▸ REQUIRED WORK
Each line of the data below that contains "config" must be copied.

▸ PROVIDED DATA
This is an optimization exercise on Yosys and OpenROAD, whose aim is small area and a short achievable clock period, not a production implementation.
No run shown here included a check of the RTL's function; only the layout flow was run.

==> flow/design.v, too long to show whole: its modules and the start of the top module <==
// module gardner_ted: 965 lines
// module loop_filter_pi: 311 lines
// module symbol_nco: 32 lines
// module timing_recovery_top: 39 lines
module timing_recovery_top (
  input  logic               clk,
  input  logic               reset_n,
  input  logic [31:0]        sample_i,     
  output logic [31:0]        sym_o,        
  output logic               sym_valid_o,
  output logic [18:0]        err_o,        
  output logic signed [11:0] ctrl_o
);
  // ...
==> flow/flow/run.sh <==
#!/bin/bash
# The standard layout (the standard.sh, unchanged synthesis and steps) with
# two make settings: the timing repair steps aim for 6.6 ns of setup slack
# (SETUP_SLACK_MARGIN=6.6), and every input and output port still gets its own
# buffer, but a buf_1 rather than the default delay buffer (BUFFER_PORTS_ARGS);
# the repair steps resize the ones on critical paths. The make output goes to
# standard_flow.log; each ORFS step also keeps its own log under orfs/logs.
set -euo pipefail
bash standard.sh SETUP_SLACK_MARGIN=6.6 "BUFFER_PORTS_ARGS=-buffer_cell sky130_fd_sc_hd__buf_1" finish > standard_flow.log 2>&1
==> flow/standard.sh <==
#!/bin/bash
# synth_recipe.tcl (not shown) runs the flow's synth.tcl, then flattens the netlist and writes it again
# the make line also repeats each setting of config.mk as NAME=value (left out here)
make -C /OpenROAD-flow-scripts/flow DESIGN_CONFIG=/design/flow/config.mk WORK_HOME=/design/flow/orfs CLKGATE_MAP_FILE= SYNTH_SCRIPT=/design/flow/synth_recipe.tcl "${@:-finish}"
==> flow/config.mk <==
export PLATFORM = sky130hd
export DESIGN_NAME = timing_recovery_top
export DESIGN_NICKNAME = timing_recovery_top
export VERILOG_FILES = /design/flow/design.v
export SDC_FILE = /design/flow/constraint.sdc
export NUM_CORES = 4
export LEC_CHECK = 0
export CAP_MARGIN = 20
export CORE_MARGIN = 2
export CORE_UTILIZATION = 40
export CTS_CLUSTER_DIAMETER = 100
export CTS_CLUSTER_SIZE = 25
export SLEW_MARGIN = 20
==> flow/constraint.sdc <==
create_clock -name core_clock -period 12.0 [get_ports {clk}]
set_input_delay 2.4000 -clock core_clock [delete_from_list [all_inputs] [get_ports {clk}]]
set_output_delay 2.4000 -clock core_clock [all_outputs]
set_load 0.01 [all_outputs]
==> results.json, run 1 <==
{
  "status": "timing/DRC/antenna clean",
  "ant_nets": 0,
  "slew_headroom": 0.393,
  "whs_ps": 325,
  "final_util": 0.469,
  "synthMuxAreaShare": 0.0291,
  "routed.top_layer": "met4",
  "grt_util_met2": 0.353,
  "start_util": 0.405,
  "synthArstFlopShare": 0,
  "largest_reg_flops": 320,
  "syn_nets": 3023,
  "die_w_um": 262,
  "drt-initial-drc-count": 1619,
  "reg2reg_slack_ps": 6350,
  "synth.distinct_cells": 104,
  "synthAdderAreaFrac": 0.135,
  "antenna_found_initial": 0,
  "grt_max_degree": 39,
  "multi_input_area_share": 0.576,
  "synth-simple-area-share": 0.0933,
  "synth_xor_area_frac": 0.171,
  "whs_endpoint": "u_ted.dline[3][17]",
  "clockRootBuffer": "clkbuf_16",
  "multi_input_area_um2": 17800,
  "crit_buf_inv": 3,
  "wire_per_inst_um": 20.3,
  "layout.nonclk_buf_frac": 0.0525,
  "end_kind": "primary output",
  "setup_slack_ps": 6250,
  "critPathRequiredTime_ps": 9600,
  "netlist.area_leader.share": 0.306,
  "cts_hold_buf": 0,
  "cts_setup_buffers": 53,
  "synth_area_leader_cell": "dfxtp_1",
  "nClkBuffers": 29,
  "dr_wl_met2_um": 35900,
  "busiest_layer": "met2",
  "gp_congestion": 0.919
}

▸ SOLUTION FOR THIS PROBLEM
# the make line also repeats each setting of config.mk as NAME=value (left out here)
make -C /OpenROAD-flow-scripts/flow DESIGN_CONFIG=/design/flow/config.mk WORK_HOME=/design/flow/orfs CLKGATE_MAP_FILE= SYNTH_SCRIPT=/design/flow/synth_recipe.tcl "${@:-finish}"
==> flow/config.mk <==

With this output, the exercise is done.